Transforming Communities Through the Game
How former pro Kareem South turned personal grief into a movement using basketball, storytelling, and the power of the huddle.
This article is based on a International Coaches Connect webinar with Kareem South, founder of IAWA - “I Am Because We Are”.
When Kareem South was asked what first drove him toward community work, he paused and returned to a question posed to him years earlier by a mentor: What is the fire of your heart? For South, a former Division I athlete at Cal and a professional player in Canada's CEBL, that fire was ignited not on the court, but by tragedy.
"I lost two childhood friends — twin brothers — to gun violence in the neighborhood we grew up in together. We went to school since kindergarten. Played on the same basketball teams until high school." - Kareem South
The deaths, separated by years but connected by grief, marked a turning point. South describes the second loss as the moment he felt led to dedicate his energy to uplifting youth and families affected by violence in Scarborough, Ontario. Combining a public health background from his studies with the cultural currency of his basketball career, he began building bridges where few existed.
The Huddle Model
South's most practical tool was deceptively simple: an "Impact Huddle" embedded within a standard basketball camp format. Alongside typical skill stations, one station became a talking circle, a basketball passed around as a talking stick, where youth discussed leadership, identity, mental health, and what it means to be a change-maker in their own community.

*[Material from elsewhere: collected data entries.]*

This is an optimization exercise on Yosys and OpenROAD, whose aim is small area and a short achievable clock period, not a production implementation. Function was not checked in any run shown here: the RTL went through the layout flow alone. No activity file was given, so power comes from the tool's default toggle rates.

[flow/run.sh]
#!/bin/bash
# The standard layout, except that the port buffers are buf_2 cells rather
# than the delay cells buffer_ports picks by default.  Every port still gets
# its buffer.  make's full output goes to flow.log; ORFS keeps each step's log
# under orfs/logs/.
set -euo pipefail
export BUFFER_PORTS_ARGS="-buffer_cell sky130_fd_sc_hd__buf_2"
bash ./standard.sh > flow.log 2>&1
[standard.sh]
#!/bin/bash
# synth_recipe.tcl (not shown) runs the flow's synth.tcl, then flattens the netlist and writes it again
# the make line also repeats each setting of config.mk as NAME=value (left out here)
make -C /OpenROAD-flow-scripts/flow DESIGN_CONFIG=/design/flow/config.mk WORK_HOME=/design/flow/orfs CLKGATE_MAP_FILE= SYNTH_SCRIPT=/design/flow/synth_recipe.tcl "${@:-finish}"
[config.mk]
export PLATFORM = sky130hd
export DESIGN_NAME = fft_computer
export DESIGN_NICKNAME = fft_computer
export VERILOG_FILES = /design/flow/design.v
export SDC_FILE = /design/flow/constraint.sdc
export NUM_CORES = 4
export LEC_CHECK = 0
export CAP_MARGIN = 20
export CORE_MARGIN = 2
export CORE_UTILIZATION = 75
export CTS_CLUSTER_DIAMETER = 80
export CTS_CLUSTER_SIZE = 22
export SLEW_MARGIN = 20
[constraint.sdc]
create_clock -name core_clock -period 10.0 [get_ports {i_clk}]
set_input_delay 2.0000 -clock core_clock [delete_from_list [all_inputs] [get_ports {i_clk}]]
set_output_delay 2.0000 -clock core_clock [all_outputs]
set_load 0.01 [all_outputs]
[design.v]
module output_fifo(
  input              i_clk,
  input  [15:0]      i_we,
  input  [31:0]      i_wdata,
  output [32*16-1:0] o_taps
);
genvar i;
generate
    for (i = 0; i < 128; i = i + 1) begin : g_w
        reg [31:0] w;
    end
    for (i = 0; i < 128; i = i + 1) begin : g_sh
        if (i % 8 == 0) begin : g_wr
            always @(posedge i_clk)
                g_w[i].w <= i_we[i/8] ? i_wdata : g_w[(i+1)%128].w;
        end else begin : g_mv
            always @(posedge i_clk)
                g_w[i].w <= g_w[(i+1)%128].w;
        end
    end
    for (i = 0; i < 16; i = i + 1) begin : g_tap
        assign o_taps[32*i +: 32] = g_w[8*i+4].w;
    end
endgenerate
endmodule
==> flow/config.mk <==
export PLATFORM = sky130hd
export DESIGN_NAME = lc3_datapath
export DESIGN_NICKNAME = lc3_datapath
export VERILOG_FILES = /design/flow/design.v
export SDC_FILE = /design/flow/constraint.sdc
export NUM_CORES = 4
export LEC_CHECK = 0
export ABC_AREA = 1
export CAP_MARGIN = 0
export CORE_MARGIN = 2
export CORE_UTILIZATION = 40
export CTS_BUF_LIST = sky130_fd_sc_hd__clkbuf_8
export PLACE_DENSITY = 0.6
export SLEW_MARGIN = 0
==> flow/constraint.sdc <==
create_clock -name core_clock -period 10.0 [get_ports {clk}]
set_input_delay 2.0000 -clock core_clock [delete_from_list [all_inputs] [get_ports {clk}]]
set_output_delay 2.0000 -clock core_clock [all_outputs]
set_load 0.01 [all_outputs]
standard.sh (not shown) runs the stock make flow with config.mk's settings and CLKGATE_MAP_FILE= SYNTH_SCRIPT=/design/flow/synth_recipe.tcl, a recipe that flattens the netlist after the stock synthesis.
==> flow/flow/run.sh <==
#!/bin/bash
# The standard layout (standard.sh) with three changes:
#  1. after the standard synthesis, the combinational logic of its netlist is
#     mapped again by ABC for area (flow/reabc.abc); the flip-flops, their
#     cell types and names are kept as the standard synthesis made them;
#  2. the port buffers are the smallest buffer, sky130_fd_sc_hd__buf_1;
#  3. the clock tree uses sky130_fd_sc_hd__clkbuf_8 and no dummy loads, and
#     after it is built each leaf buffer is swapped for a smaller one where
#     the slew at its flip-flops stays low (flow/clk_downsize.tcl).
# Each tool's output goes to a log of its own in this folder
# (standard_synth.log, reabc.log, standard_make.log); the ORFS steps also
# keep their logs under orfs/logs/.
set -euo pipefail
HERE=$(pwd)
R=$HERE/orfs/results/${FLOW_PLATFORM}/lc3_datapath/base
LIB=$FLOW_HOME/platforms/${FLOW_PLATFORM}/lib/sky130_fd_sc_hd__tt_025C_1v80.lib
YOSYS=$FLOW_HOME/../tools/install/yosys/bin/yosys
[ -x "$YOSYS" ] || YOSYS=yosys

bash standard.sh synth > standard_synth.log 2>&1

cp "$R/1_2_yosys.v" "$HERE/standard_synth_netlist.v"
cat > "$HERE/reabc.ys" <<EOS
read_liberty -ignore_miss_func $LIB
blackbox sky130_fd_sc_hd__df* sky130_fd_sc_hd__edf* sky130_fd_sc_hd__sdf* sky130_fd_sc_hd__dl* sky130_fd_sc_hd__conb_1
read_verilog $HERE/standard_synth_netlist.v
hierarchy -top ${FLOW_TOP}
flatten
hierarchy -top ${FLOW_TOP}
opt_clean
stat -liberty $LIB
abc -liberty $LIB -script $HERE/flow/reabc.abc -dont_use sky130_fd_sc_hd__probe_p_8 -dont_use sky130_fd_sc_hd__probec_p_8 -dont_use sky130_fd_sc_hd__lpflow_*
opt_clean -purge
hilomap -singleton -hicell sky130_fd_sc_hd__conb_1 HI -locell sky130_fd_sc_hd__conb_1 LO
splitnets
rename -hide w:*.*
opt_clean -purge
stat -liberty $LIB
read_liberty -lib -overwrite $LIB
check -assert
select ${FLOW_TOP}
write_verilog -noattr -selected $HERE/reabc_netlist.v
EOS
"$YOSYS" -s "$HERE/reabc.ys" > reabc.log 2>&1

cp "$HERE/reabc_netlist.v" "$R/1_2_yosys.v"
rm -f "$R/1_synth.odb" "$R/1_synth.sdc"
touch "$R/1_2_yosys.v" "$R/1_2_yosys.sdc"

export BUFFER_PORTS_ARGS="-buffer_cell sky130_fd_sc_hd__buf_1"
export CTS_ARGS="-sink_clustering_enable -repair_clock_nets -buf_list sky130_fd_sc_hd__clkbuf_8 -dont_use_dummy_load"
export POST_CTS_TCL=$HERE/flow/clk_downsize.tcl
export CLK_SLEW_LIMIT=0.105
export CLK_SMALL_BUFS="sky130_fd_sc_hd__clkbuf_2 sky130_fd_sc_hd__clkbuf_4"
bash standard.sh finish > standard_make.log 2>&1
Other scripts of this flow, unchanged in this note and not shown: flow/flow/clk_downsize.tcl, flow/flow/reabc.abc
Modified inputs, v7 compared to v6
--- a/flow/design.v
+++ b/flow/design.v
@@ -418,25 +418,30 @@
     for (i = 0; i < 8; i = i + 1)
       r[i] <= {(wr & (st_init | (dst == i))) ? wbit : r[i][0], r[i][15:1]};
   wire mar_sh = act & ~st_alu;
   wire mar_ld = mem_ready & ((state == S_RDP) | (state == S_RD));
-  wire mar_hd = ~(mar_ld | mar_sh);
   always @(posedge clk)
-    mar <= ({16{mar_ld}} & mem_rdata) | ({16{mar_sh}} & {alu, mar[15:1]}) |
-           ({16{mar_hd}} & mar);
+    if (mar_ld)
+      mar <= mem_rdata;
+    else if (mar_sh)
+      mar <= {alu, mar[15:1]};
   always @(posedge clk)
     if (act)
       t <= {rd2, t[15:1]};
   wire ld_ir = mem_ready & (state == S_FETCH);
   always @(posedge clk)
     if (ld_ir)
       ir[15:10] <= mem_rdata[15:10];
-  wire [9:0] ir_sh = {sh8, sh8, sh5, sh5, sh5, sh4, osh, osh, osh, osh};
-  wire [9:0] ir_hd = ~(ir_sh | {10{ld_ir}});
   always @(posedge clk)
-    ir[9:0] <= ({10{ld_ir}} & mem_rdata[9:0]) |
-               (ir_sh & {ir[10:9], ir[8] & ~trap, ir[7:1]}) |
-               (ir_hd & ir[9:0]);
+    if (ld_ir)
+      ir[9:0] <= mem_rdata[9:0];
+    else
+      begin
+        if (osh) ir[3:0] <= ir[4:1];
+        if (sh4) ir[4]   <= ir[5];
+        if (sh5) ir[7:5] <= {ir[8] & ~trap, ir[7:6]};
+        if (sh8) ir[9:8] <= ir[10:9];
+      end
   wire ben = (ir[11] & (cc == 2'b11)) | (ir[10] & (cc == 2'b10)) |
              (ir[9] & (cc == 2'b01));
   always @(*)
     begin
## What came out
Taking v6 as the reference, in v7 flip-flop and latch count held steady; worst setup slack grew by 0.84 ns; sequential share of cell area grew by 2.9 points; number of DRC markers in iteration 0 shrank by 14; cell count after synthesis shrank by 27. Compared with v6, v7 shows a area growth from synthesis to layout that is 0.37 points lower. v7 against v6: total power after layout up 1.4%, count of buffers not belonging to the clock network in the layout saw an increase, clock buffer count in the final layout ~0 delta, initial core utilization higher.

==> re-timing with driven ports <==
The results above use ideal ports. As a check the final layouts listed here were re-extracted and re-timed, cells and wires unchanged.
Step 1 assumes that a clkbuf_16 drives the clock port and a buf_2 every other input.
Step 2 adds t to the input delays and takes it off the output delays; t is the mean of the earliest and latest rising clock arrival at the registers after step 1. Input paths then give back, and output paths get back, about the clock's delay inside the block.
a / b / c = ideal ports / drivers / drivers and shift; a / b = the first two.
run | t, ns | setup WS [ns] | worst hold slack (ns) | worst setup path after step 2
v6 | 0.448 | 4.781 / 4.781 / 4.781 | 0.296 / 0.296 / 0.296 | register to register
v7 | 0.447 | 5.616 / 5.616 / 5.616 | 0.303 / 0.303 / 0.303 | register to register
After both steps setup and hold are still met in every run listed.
Background: an optimization exercise with open tools, aiming at small area and a short achievable clock period. Do not read the settings as production practice.
In this exercise RTL edits were held to simulation tests only and were not proved equivalent to the original.
Power figures rest on the tool's default switching activity, not on a simulated workload.

File: design/flow/design.v
module Viterbi_Decoder(
    input [1:0] encoded_signal,
    input clk,
    input reset,
    output wire decoded_signal
);
  reg        t, tp;
  reg [2:0]  e, f;
  reg [2:0]  dr;        
  reg [35:0] re;        
  reg [3:0]  cnt;       
  reg        dec;
  wire [12:0] X, Y;
  vd_tables tables (.t(t), .e(e), .f(f), .X(X), .Y(Y));
  wire d0 = dr[0];
  wire d1 = dr[1];
  wire g10 = ~d1 & tp;
  wire g11 = d1 & ~tp;
  wire g12 = ~(g10 | g11);
  wire g20 = ~dr[2] & (tp | ~t);
  wire g21 = dr[2] & ~(tp & t);
  wire g22 = ~(g20 | g21);
  wire [35:0] ren;
  genvar k;
  generate
    for (k = 0; k < 12; k = k + 1) begin : st
      vd_col col (.s(re[3*k +: 3]), .d0(d0), .g10(g10), .g11(g11), .g12(g12),
                  .g20(g20), .g21(g21), .g22(g22), .n(ren[3*k +: 3]));
    end
  endgenerate
  wire [2:0] s13 = ren[35:33];
  wire o00, o11, o10, o01;
  vd_out outs (.s(s13), .i00(X[3:2]), .i11(X[1:0]), .i10(Y[3:2]), .i01(Y[1:0]),
               .o00(o00), .o11(o11), .o10(o10), .o01(o01));
  wire c0 = encoded_signal[0];
  wire c1 = encoded_signal[1];
  wire [2:0] en, fn, dn;
  wire       decn;
  vd_sel sel (.c0(c0), .c1(c1), .reset(reset), .v14(cnt[3:1] == 3'b111), .X(X), .Y(Y),
              .o00(o00), .o11(o11), .o10(o10), .o01(o01), .en(en), .fn(fn), .dn(dn), .decn(decn));
  always @(posedge clk) begin
    if (reset) begin
      t   <= 1'b0;
      e   <= 3'b101;    
      f   <= 3'b000;    
      cnt <= 4'd0;
    end else begin
      t   <= c0 ^ c1;
      e   <= en;
      f   <= fn;
      if (cnt != 4'd15) cnt <= cnt + 4'd1;
    end
    tp  <= t;
    dr  <= dn;
    re  <= {ren[32:0], dr};
    dec <= decn;
  end
  assign decoded_signal = dec;
endmodule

Parents, community elders, and healthcare professionals were eventually invited in, turning a Saturday morning basketball program into something far richer. "It created a sense of cohesion and harmony amongst the group," South reflected, "without removing the intensity of the sport programming."
The insights gathered through those huddles grew into documentary short films. One focused directly on the loss of his two friends, gathering pastors, faith leaders, and families impacted by violence to wrestle openly with how to combat it together.

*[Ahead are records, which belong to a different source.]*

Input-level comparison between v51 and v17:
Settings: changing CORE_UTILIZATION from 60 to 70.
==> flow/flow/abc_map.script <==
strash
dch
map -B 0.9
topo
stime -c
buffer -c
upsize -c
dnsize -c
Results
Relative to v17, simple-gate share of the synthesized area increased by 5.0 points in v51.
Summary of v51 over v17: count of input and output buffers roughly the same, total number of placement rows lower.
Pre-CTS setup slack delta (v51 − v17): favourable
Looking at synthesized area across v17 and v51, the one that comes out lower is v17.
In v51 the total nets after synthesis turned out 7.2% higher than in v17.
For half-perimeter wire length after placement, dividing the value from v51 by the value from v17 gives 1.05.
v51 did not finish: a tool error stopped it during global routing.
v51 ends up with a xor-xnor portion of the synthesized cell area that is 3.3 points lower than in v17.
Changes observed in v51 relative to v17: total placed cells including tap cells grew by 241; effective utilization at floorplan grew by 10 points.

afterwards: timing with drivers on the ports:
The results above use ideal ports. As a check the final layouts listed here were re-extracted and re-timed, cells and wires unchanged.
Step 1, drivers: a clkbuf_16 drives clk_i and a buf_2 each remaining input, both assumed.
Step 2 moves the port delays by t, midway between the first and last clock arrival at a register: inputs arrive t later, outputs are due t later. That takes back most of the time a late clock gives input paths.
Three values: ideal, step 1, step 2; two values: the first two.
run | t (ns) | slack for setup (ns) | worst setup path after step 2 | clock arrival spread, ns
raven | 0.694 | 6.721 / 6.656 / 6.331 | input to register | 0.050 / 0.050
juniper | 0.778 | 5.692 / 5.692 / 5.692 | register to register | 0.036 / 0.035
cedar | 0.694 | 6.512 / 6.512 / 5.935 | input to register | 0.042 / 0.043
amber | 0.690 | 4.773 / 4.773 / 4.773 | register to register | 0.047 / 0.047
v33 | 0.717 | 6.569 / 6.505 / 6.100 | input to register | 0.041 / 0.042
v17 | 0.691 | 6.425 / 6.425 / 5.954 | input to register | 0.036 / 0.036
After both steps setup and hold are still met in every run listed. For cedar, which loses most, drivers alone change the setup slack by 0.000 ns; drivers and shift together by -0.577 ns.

A Coach's Question from Kibera
South's model resonated immediately with coaches on the call none more pointedly than a coach from Kenya who runs a girls' basketball program in Kibera, one of Nairobi's largest slums. His question cut to the heart of what community coaching actually demands.
How do you cope when you want to bring change to your community, you've got a family to take care of, and then there are girls who come to you with significant needs? Some of their parents are rarely home. A girl comes and tells me she's unwell and needs to go to hospital. I'm worried that if I don't help, someone might take advantage of her situation. But I don't have many people willing to walk this journey with me. - Coach from Kibera, Kenya
This is a question of capacity. We all have limits. It speaks to something we all need to think about. Imagine a team. Every position plays a different role to accomplish the mission. In the same way, in a community, we need to understand what our specific role is. We can't do it all alone. I believe in the power of delegation, being able to provide people with pathways to receiving what they need, even if it's not directly from you. Someone else may be positioned to provide that solution.
Storytelling As Strategy
South is equally emphatic about the role of media in community transformation. "If there's no story being told," he argued, "how can anyone find you to support you?" He encourages coaches at every level to start simply, a phone camera, a social post, a lived moment captured and shared. Treat storytelling as both an art and a science: study what resonates, iterate, and keep going.
"Media is really about shifting the narrative. Capturing stories to amplify our reach, our impact, and inviting people into the solution." - Kareem South
Building Partnerships
South has secured government grants from the City of Toronto, partnered with the Toronto Community Housing Corporation, and worked with faith-based organizations and sport leagues alike. His philosophy is synergy: identify what each partner uniquely brings, and build something greater than any one of them could accomplish alone. "Figure out what you can do to bring more people together," he said, "and achieve a larger goal that invites people into what you've been led to build."
For the coaches on the call from Kibera, Tanzania, Rwanda, Uganda, and beyond South's story was both an encouragement and a blueprint. You don't need a grant or a film crew to start. You need a question, a basketball, and the willingness to huddle.